The micro sporangia develop further and become POLLEN SACS or
POLLEN CHAMBERS. They extend longitudinally all through the
length of an anther and are packed with pollen grains. The whole
anther is covered externally by a common EPIDERMIS.
Structure of micro sporangium
Microsporangium is cylindrical structure that runs on either side of
each anther lobe. It appears circular in transverse section. It consists of
two parts, microsporangial wall and sporogenous tissue.
MICROSPORANGIAL WALL
It is hypodermal wall having 3-5 layersEpidermis, endothecium, middle layers and the
tapetum.

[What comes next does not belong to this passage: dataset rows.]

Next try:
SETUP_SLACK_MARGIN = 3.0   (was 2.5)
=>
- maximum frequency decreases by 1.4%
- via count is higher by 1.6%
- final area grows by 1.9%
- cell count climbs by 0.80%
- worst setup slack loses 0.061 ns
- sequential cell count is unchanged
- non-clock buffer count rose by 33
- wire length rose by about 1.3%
This design comes from an exercise in tuning for small area, a short achievable clock period and few clock cycles per item on the open sky130 flow, not from production work.
Power and IR drop assume default switching activity.

## middle
==> flow/design.v <==
package dmx_pkg;
    localparam int NUM_PE = 16;
    localparam int LANE_W = 16;
    localparam int CNT_W  = 8;
    localparam int SEL_W  = $clog2(NUM_PE);
    typedef enum logic [2:0] {
        PROC_IDLE = 3'd0,
        PROC_MXV  = 3'd1,
        PROC_MTXV = 3'd2,
        PROC_VXV  = 3'd3
    } proc_e;
    typedef logic [NUM_PE-1:0][LANE_W-1:0] lane_vec_t;
    typedef struct packed {
        proc_e            proc;
        logic [CNT_W-1:0] cnt0;
        logic [CNT_W-1:0] cnt1;
        logic [CNT_W-1:0] cnt2;
    } dmx_cfg_t;
    typedef struct packed {
        logic valid;
        logic last;
        logic bcast;
    } beat_tag_t;
endpackage
module dmx_loop_cnt (
    input  logic     clk,
    input  logic     load_i,
    input  logic     accept_i,
    input  dmx_pkg::dmx_cfg_t lim_i,
    input  logic [2:0] lim_z_i,
    output logic     rep_last_o,
    output logic     beat_last_o
);
    logic [dmx_pkg::CNT_W-1:0] cnt0;
    logic [dmx_pkg::CNT_W-1:0] cnt1;
    logic [dmx_pkg::CNT_W-1:0] cnt2;
    logic [dmx_pkg::CNT_W-1:0] rld0;
    logic [dmx_pkg::CNT_W-1:0] rld1;
    logic rld0_z, rld1_z;
    logic z0, z1, z2;
    always_ff @(posedge clk) begin
        if (load_i) begin
            cnt0   <= lim_i.cnt0;
            cnt1   <= lim_i.cnt1;
            cnt2   <= lim_i.cnt2;
            rld0   <= lim_i.cnt0;
            rld1   <= lim_i.cnt1;
            rld0_z <= lim_z_i[0];
            rld1_z <= lim_z_i[1];
            z0     <= lim_z_i[0];
            z1     <= lim_z_i[1];
            z2     <= lim_z_i[2];
        end else if (accept_i) begin
            if (z0) begin
                cnt0 <= rld0;
                z0   <= rld0_z;
                if (z1) begin
                    cnt1 <= rld1;
                    z1   <= rld1_z;
                    cnt2 <= cnt2 - 1'b1;
                    z2   <= (cnt2 == 8'd1);
                end else begin
                    cnt1 <= cnt1 - 1'b1;
                    z1   <= (cnt1 == 8'd1);
                end
            end else begin
                cnt0 <= cnt0 - 1'b1;
                z0   <= (cnt0 == 8'd1);
            end
        end
    end
    assign rep_last_o  = z0;
    assign beat_last_o = z0 && z1 && z2;
endmodule
module dmx_ctrl (
    input  logic      clk,
    input  logic      rstn,
    input  logic      cfg_valid_i,
    input  dmx_pkg::dmx_cfg_t  cfg_i,
    output logic      cfg_ready_o,
    input  logic      dram_empty_i,
    input  logic      smem_empty_i,
    input  logic      out_free_i,
    input  logic      ready_i,
    input  logic      valid_i,
    input  logic      rep_last_i,
    input  logic      beat_last_i,
    output logic      load_o,
    output logic      accept_o,
    output logic      dram_pop_o,
    output logic      smem_pop_o,
    output logic      bcast_o,
    output dmx_pkg::dmx_cfg_t  nxt_cfg_o,
    output logic [2:0] nxt_z_o
);
    logic     nxt_v;
    logic     nxt_bc;
    logic [2:0] nxt_z;
    dmx_pkg::dmx_cfg_t nxt_cfg;
    logic     cur_v;
    logic     cur_bc;
    logic     cfg_take;
    logic     cur_free;
    assign cfg_ready_o = !nxt_v;
    assign cfg_take    = cfg_valid_i && !nxt_v;
    dmx_pop u_smem_pop (
        .go_i      (cur_v),
        .a_empty_i (smem_empty_i),
        .b_empty_i (dram_empty_i),
        .ready_i   (ready_i),
        .valid_i   (valid_i),
        .pop_o     (smem_pop_o)
    );
    dmx_pop u_dram_pop (
        .go_i      (cur_v && rep_last_i),
        .a_empty_i (smem_empty_i),
        .b_empty_i (dram_empty_i),
        .ready_i   (ready_i),
        .valid_i   (valid_i),
        .pop_o     (dram_pop_o)
    );
    assign accept_o = smem_pop_o;
    assign cur_free = !cur_v || (accept_o && beat_last_i);
    assign load_o   = nxt_v && cur_free;
    always_ff @(posedge clk) begin
        if (!rstn) begin
            nxt_v <= 1'b0;
        end else if (cfg_take) begin
            nxt_v <= (cfg_i.proc != dmx_pkg::PROC_IDLE);
        end else if (load_o) begin
            nxt_v <= 1'b0;
        end
    end
    always_ff @(posedge clk) begin
        if (cfg_take) begin
            nxt_cfg <= cfg_i;
            nxt_bc  <= (cfg_i.proc == dmx_pkg::PROC_MXV) || (cfg_i.proc == dmx_pkg::PROC_VXV);
            nxt_z   <= {cfg_i.cnt2 == '0, cfg_i.cnt1 == '0, cfg_i.cnt0 == '0};
        end
    end
    always_ff @(posedge clk) begin
        if (!rstn) begin
            cur_v <= 1'b0;
        end else if (cur_free) begin
            cur_v <= nxt_v;
        end
    end
    always_ff @(posedge clk) begin
        if (load_o) begin
            cur_bc <= nxt_bc;
        end
    end
    assign bcast_o   = cur_bc;
    assign nxt_cfg_o = nxt_cfg;
    assign nxt_z_o   = nxt_z;
endmodule
module dmx_pop (
    input  logic go_i,
    input  logic a_empty_i,
    input  logic b_empty_i,
    input  logic ready_i,
    input  logic valid_i,
    output logic pop_o
);
    assign pop_o = go_i && !a_empty_i && !b_empty_i && (ready_i || !valid_i);
endmodule
module dmx_datapath (
    input  logic             clk,
    input  logic             rstn,
    input  logic             ready_i,
    input  logic             accept_i,
    input  logic             bcast_i,
    input  dmx_pkg::lane_vec_t        dram_data_i,
    input  dmx_pkg::lane_vec_t        smem_data_i,
    input  logic [dmx_pkg::SEL_W-1:0] smem_sel_i,
    output dmx_pkg::lane_vec_t        dout_weight_o,
    output dmx_pkg::lane_vec_t        dout_act_o,
    output logic             valid_o,
    output logic             out_free_o
);
    logic                       valid_q;
    dmx_pkg::lane_vec_t         w_q;
    dmx_pkg::lane_vec_t         a_q;
    logic [dmx_pkg::LANE_W-1:0] bc_lane;
    logic [dmx_pkg::NUM_PE*dmx_pkg::LANE_W-1:0] smem_flat;
    assign smem_flat  = smem_data_i;
    assign bc_lane    = smem_flat[smem_sel_i*dmx_pkg::LANE_W +: dmx_pkg::LANE_W];
    assign out_free_o = !valid_q || ready_i;
    always_ff @(posedge clk) begin
        if (!rstn) begin
            valid_q <= 1'b0;
        end else if (out_free_o) begin
            valid_q <= accept_i;
        end
    end
    logic                       ld;
    logic                       ld_uni;
    logic                       hold;
    logic [dmx_pkg::LANE_W-1:0] ld_bc_lane;
    logic [dmx_pkg::NUM_PE*dmx_pkg::LANE_W-1:0] dram_flat;
    logic [dmx_pkg::NUM_PE*dmx_pkg::LANE_W-1:0] w_flat;
    logic [dmx_pkg::NUM_PE*dmx_pkg::LANE_W-1:0] a_flat;
    assign dram_flat = dram_data_i;
    assign w_q       = w_flat;
    assign a_q       = a_flat;
    assign ld         = out_free_o;
    assign hold       = !out_free_o;
    assign ld_uni     = out_free_o && !bcast_i;
    assign ld_bc_lane = bc_lane & {dmx_pkg::LANE_W{out_free_o && bcast_i}};
    for (genvar l = 0; l < dmx_pkg::NUM_PE; l++) begin : g_lane
        dmx_lane_reg u_w (
            .clk    (clk),
            .d_i    (dram_flat[l*dmx_pkg::LANE_W +: dmx_pkg::LANE_W]),
            .ld_i   (ld),
            .hold_i (hold),
            .q_o    (w_flat[l*dmx_pkg::LANE_W +: dmx_pkg::LANE_W])
        );
        dmx_act_reg u_a (
            .clk    (clk),
            .d_i    (smem_flat[l*dmx_pkg::LANE_W +: dmx_pkg::LANE_W]),
            .bc_i   (ld_bc_lane),
            .ld_i   (ld_uni),
            .hold_i (hold),
            .q_o    (a_flat[l*dmx_pkg::LANE_W +: dmx_pkg::LANE_W])
        );
    end
    assign dout_weight_o = w_q;
    assign dout_act_o    = a_q;
    assign valid_o       = valid_q;
endmodule
module dmx_lane_reg (
    input  logic                       clk,
    input  logic [dmx_pkg::LANE_W-1:0] d_i,
    input  logic                       ld_i,
    input  logic                       hold_i,
    output logic [dmx_pkg::LANE_W-1:0] q_o
);
    always_ff @(posedge clk) begin
        q_o <= (d_i & {dmx_pkg::LANE_W{ld_i}}) | (q_o & {dmx_pkg::LANE_W{hold_i}});
    end
endmodule
module dmx_act_reg (
    input  logic                       clk,
    input  logic [dmx_pkg::LANE_W-1:0] d_i,
    input  logic [dmx_pkg::LANE_W-1:0] bc_i,
    input  logic                       ld_i,
    input  logic                       hold_i,
    output logic [dmx_pkg::LANE_W-1:0] q_o
);
    always_ff @(posedge clk) begin
        q_o <= (d_i & {dmx_pkg::LANE_W{ld_i}}) | (q_o & {dmx_pkg::LANE_W{hold_i}}) | bc_i;
    end
endmodule
module ipm_dmx (
    input  logic             clk,
    input  logic             rstn,
    input  logic             cfg_valid_i,
    input  dmx_pkg::dmx_cfg_t         cfg_i,
    output logic             cfg_ready_o,
    input  dmx_pkg::lane_vec_t        dram_data_i,
    input  logic             dram_empty_i,
    output logic             dram_pop_o,
    input  dmx_pkg::lane_vec_t        smem_data_i,
    input  logic [dmx_pkg::SEL_W-1:0] smem_sel_i,
    input  logic             smem_empty_i,
    output logic             smem_pop_o,
    output dmx_pkg::lane_vec_t        dout_weight_o,
    output dmx_pkg::lane_vec_t        dout_act_o,
    output logic             valid_o,
    input  logic             ready_i
);
    logic      accept;
    logic      load;
    logic      rep_last;
    logic      beat_last;
    logic      out_free;
    logic      bcast;
    dmx_pkg::dmx_cfg_t  nxt_cfg;
    logic [2:0] nxt_z;
    dmx_ctrl u_ctrl (
        .clk          (clk),
        .rstn         (rstn),
        .cfg_valid_i  (cfg_valid_i),
        .cfg_i        (cfg_i),
        .cfg_ready_o  (cfg_ready_o),
        .dram_empty_i (dram_empty_i),
        .smem_empty_i (smem_empty_i),
        .out_free_i   (out_free),
        .ready_i      (ready_i),
        .valid_i      (valid_o),
        .rep_last_i   (rep_last),
        .beat_last_i  (beat_last),
        .load_o       (load),
        .accept_o     (accept),
        .dram_pop_o   (dram_pop_o),
        .smem_pop_o   (smem_pop_o),
        .bcast_o      (bcast),
        .nxt_cfg_o    (nxt_cfg),
        .nxt_z_o      (nxt_z)
    );
    dmx_loop_cnt u_loop_cnt (
        .clk         (clk),
        .load_i      (load),
        .accept_i    (accept),
        .lim_i       (nxt_cfg),
        .lim_z_i     (nxt_z),
        .rep_last_o  (rep_last),
        .beat_last_o (beat_last)
    );
    dmx_datapath u_datapath (
        .clk           (clk),
        .rstn          (rstn),
        .ready_i       (ready_i),
        .accept_i      (accept),
        .bcast_i       (bcast),
        .dram_data_i   (dram_data_i),
        .smem_data_i   (smem_data_i),
        .smem_sel_i    (smem_sel_i),
        .dout_weight_o (dout_weight_o),
        .dout_act_o    (dout_act_o),
        .valid_o       (valid_o),
        .out_free_o    (out_free)
    );
endmodule
export LEC_CHECK = 0
export ABC_CLOCK_PERIOD_IN_PS = 2400
export CAP_MARGIN = 20
export CORE_AREA = 5 5 325 325
export DIE_AREA = 0 0 330 330
export SETUP_SLACK_MARGIN = 2.4
export SLEW_MARGIN = 20
export SYNTH_HIERARCHICAL = 1
export SYNTH_MINIMUM_KEEP_SIZE = 0
create_clock -name core_clock -period 5.0 [get_ports {clk}]
standard.sh (not shown) runs the stock make flow with config.mk's settings and CLKGATE_MAP_FILE= SYNTH_SCRIPT=/design/flow/synth_recipe.tcl, a recipe that flattens the netlist after the stock synthesis.
==> flow/flow/run.sh <==
#!/bin/bash
# Standard layout (the standard.sh, unchanged synthesis), with the port
# buffers made from the smallest buffer instead of the resizer's default pick.
set -o pipefail
bash standard.sh BUFFER_PORTS_ARGS="-buffer_cell sky130_fd_sc_hd__buf_1" finish > standard.log 2>&1
## Diff of input files: north against middle
-- flow/design.v --
<<< middle, line 120
        .pop_o     (dram_pop_o)
    );
    assign accept_o = smem_pop_o;
    assign cur_free = !cur_v || (accept_o && beat_last_i);
    assign load_o   = nxt_v && cur_free;
>>> north, line 120
        .pop_o     (dram_pop_o)
    );
    dmx_accept u_accept (
        .go_i      (cur_v),
        .a_empty_i (smem_empty_i),
        .b_empty_i (dram_empty_i),
        .ready_i   (ready_i),
        .valid_i   (valid_i),
        .accept_o  (accept_o)
    );
    assign cur_free = !cur_v || (accept_o && beat_last_i);
    assign load_o   = nxt_v && cur_free;
<<< middle, line 165
    assign pop_o = go_i && !a_empty_i && !b_empty_i && (ready_i || !valid_i);
endmodule
module dmx_datapath (
    input  logic             clk,
>>> north, line 172
    assign pop_o = go_i && !a_empty_i && !b_empty_i && (ready_i || !valid_i);
endmodule
module dmx_accept (
    input  logic go_i,
    input  logic a_empty_i,
    input  logic b_empty_i,
    input  logic ready_i,
    input  logic valid_i,
    output logic accept_o
);
    assign accept_o = go_i && !a_empty_i && !b_empty_i && (ready_i || !valid_i);
endmodule
module dmx_datapath (
    input  logic             clk,
<<< middle, line 182
    dmx_pkg::lane_vec_t         w_q;
    dmx_pkg::lane_vec_t         a_q;
    logic [dmx_pkg::LANE_W-1:0] bc_lane;
    logic [dmx_pkg::NUM_PE*dmx_pkg::LANE_W-1:0] smem_flat;
    assign smem_flat  = smem_data_i;
    assign bc_lane    = smem_flat[smem_sel_i*dmx_pkg::LANE_W +: dmx_pkg::LANE_W];
    assign out_free_o = !valid_q || ready_i;
    always_ff @(posedge clk) begin
>>> north, line 199
    dmx_pkg::lane_vec_t         w_q;
    dmx_pkg::lane_vec_t         a_q;
    logic [dmx_pkg::NUM_PE*dmx_pkg::LANE_W-1:0] smem_flat;
    assign smem_flat  = smem_data_i;
    assign out_free_o = !valid_q || ready_i;
    always_ff @(posedge clk) begin
<<< middle, line 207
    assign hold       = !out_free_o;
    assign ld_uni     = out_free_o && !bcast_i;
    assign ld_bc_lane = bc_lane & {dmx_pkg::LANE_W{out_free_o && bcast_i}};
    for (genvar l = 0; l < dmx_pkg::NUM_PE; l++) begin : g_lane
        dmx_lane_reg u_w (
>>> north, line 222
    assign hold       = !out_free_o;
    assign ld_uni     = out_free_o && !bcast_i;
    logic [dmx_pkg::NUM_PE-1:0] bc_oh;
    dmx_bc_dec u_bc_dec (
        .sel_i  (smem_sel_i),
        .en_i   (out_free_o && bcast_i),
        .oh_o   (bc_oh)
    );
    dmx_bc_sel u_bc_sel (
        .data_i (smem_flat),
        .oh_i   (bc_oh),
        .lane_o (ld_bc_lane)
    );
    for (genvar l = 0; l < dmx_pkg::NUM_PE; l++) begin : g_lane
        dmx_lane_reg u_w (
<<< middle, line 250
    always_ff @(posedge clk) begin
        q_o <= (d_i & {dmx_pkg::LANE_W{ld_i}}) | (q_o & {dmx_pkg::LANE_W{hold_i}}) | bc_i;
    end
endmodule
>>> north, line 275
    always_ff @(posedge clk) begin
        q_o <= (d_i & {dmx_pkg::LANE_W{ld_i}}) | (q_o & {dmx_pkg::LANE_W{hold_i}}) | bc_i;
    end
endmodule
module dmx_bc_dec (
    input  logic [dmx_pkg::SEL_W-1:0]  sel_i,
    input  logic                       en_i,
    output logic [dmx_pkg::NUM_PE-1:0] oh_o
);
    for (genvar k = 0; k < dmx_pkg::NUM_PE; k++) begin : g_oh
        assign oh_o[k] = en_i && (sel_i == k);
    end
endmodule
module dmx_bc_sel (
    input  logic [dmx_pkg::NUM_PE*dmx_pkg::LANE_W-1:0] data_i,
    input  logic [dmx_pkg::NUM_PE-1:0]                 oh_i,
    output logic [dmx_pkg::LANE_W-1:0]                 lane_o
);
    always_comb begin
        lane_o = '0;
        for (int k = 0; k < dmx_pkg::NUM_PE; k++) begin
            lane_o = lane_o | (data_i[k*dmx_pkg::LANE_W +: dmx_pkg::LANE_W]
                               & {dmx_pkg::LANE_W{oh_i[k]}});
        end
    end
endmodule
[summary]
Summary of the comparison: post-synth design cell area is lower in north, relative to middle.
In the metrics for middle and north, the one carrying the higher global-route usage is north.
Count of filler cells inserted in the layout delta for north relative to middle: about 0.43% lower
NOTE multi-input combinational cell count middle->north increased by a little under 10%
Side by side, post-route standard cell area excluding fillers turned out higher in north than in middle.
The launching instance or port of the critical path comes out dram_empty_i in one run and ready_i in the other, namely in middle and north respectively.
Share of total power consumed by net switching: north > middle
Function was not checked in any run of this note: the RTL went through the layout flow alone.

==> separate check: timing with driven ports <==
In the flow no input, the clock included, has a driving cell. The finished layouts below were timed again as built, in two steps. Step 1 (the two cells are an assumption about what drives the block):
set clk [get_ports {clk}]
set_driving_cell -lib_cell sky130_fd_sc_hd__clkbuf_16 $clk
set_driving_cell -lib_cell sky130_fd_sc_hd__buf_2 [delete_from_list [all_inputs] $clk]
Step 2, shift: input delay + t, output delay - t, t = (earliest + latest rising clock arrival at the registers) / 2. This alone moves slack from input paths to output paths. Slacks: ideal / step 1 / step 2; pairs: ideal / step 1.
run	t (ns)	setup slack, ns	latest minus earliest clock arrival (ns)
middle	0.682	2.425 / 2.370 / 1.749	0.035 / 0.034
north	0.695	2.167 / 2.172 / 1.477	0.028 / 0.028
After both steps every run listed still meets setup and hold. The setup slack of north, which loses most, moves by +0.005 ns with the drivers and by -0.690 ns with both steps.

The outer three layers performs the
function of protection and help in dehiscence of
other to release the pollen.
The innermost wall layer is TAPETUM. It
nourishes the developing pollen grains. Cells of
the tapetum possess dense cytoplasm and generally
have more than one nucleus.
SPOROGENOUS TISSUE
It fills the interior of microsporangium . all the cells are
similar and called sporogenous cells. These cells divide
regularly to form diploid microspore mother cells of the
pollen grain mother cells(MMC or PMC). They are initially
connected by plasmodesmata. Plasmodesmata are broken by
formation of callose layers inner to cell wall. The separated
mother cells round off and undergo meiosis to form four
haploid microspores (tetrad). This phenomenon is known as
MICROSPOROGENESIS. As the anther mature and
dehydrate, the microspores dissociate from each other and
develop into POLLEN GRAINS. Inside each
microsporangium several thousands of microspores/ pollen
grains are formed that are formed that are released with the
dehiscence of anther.
Pollen Grain: It represents the male reproductive propagule
or young male gametophyte which is formed inside the
anther and is meant for reaching the female reproductive
organ though a pollinating agency.
Pollen grains are generally spherical measuring about 25-50
um in diameter. It has a prominent two-layered wall.
EXINE: It has a hard outer layer made up of sporapollenin
(Zelisch,1932) which is one of the most resistant organic
material known. It can withstand high temperatures and
strong acids and alkali. No enzyme that degrades
sporopollenin is so far known. Pollen grain exine has
prominent apertures called GERM PORES, where
sporopollenin is absent. There are usually 3 germ pores in
dicots and 1 in monocots.
Pollen grains are well preserved as fossils
because of the presence of sporapollenin
INTINE: It is inner layer of pollen grain wall
which is made up of cellulose and pectin.
Some enzymatic proteins also occur in the
intine (Knox and Heslop- Harrison, 1971).
Intine is normally thin.
Due to peripheral position of nucleus, the protoplast of
pollen grain divides unequally into two cells – a large tube
or VEGETATIVE CELL and small GENERATIVE CELL.
Tube cell or vegetative cell is rich in vacuoles as well as
reserve food. Slowly its nucleus enlarges and becomes
convoluted.
Generative cell in lenticular to spherical in outline. It has a
thin layer of cytoplasm around a compact nucleus. A layer
of callose develop around the generative cell. It helps in
separation of generative cell from the wall of a pollen grain.
Later on, the callose covering of generative cell dissolves.
In several plants, the pollen grains are shed in 2 celled stage.
In many others, the generative cell divides further into two
male gametes. In such cases pollen grains are shed in 3celled stage.
Pollen grains of many species cause severe allergies and
bronchial afflictions in some people often leading to chronic
respiratory disorders- asthma, bronchitis etc.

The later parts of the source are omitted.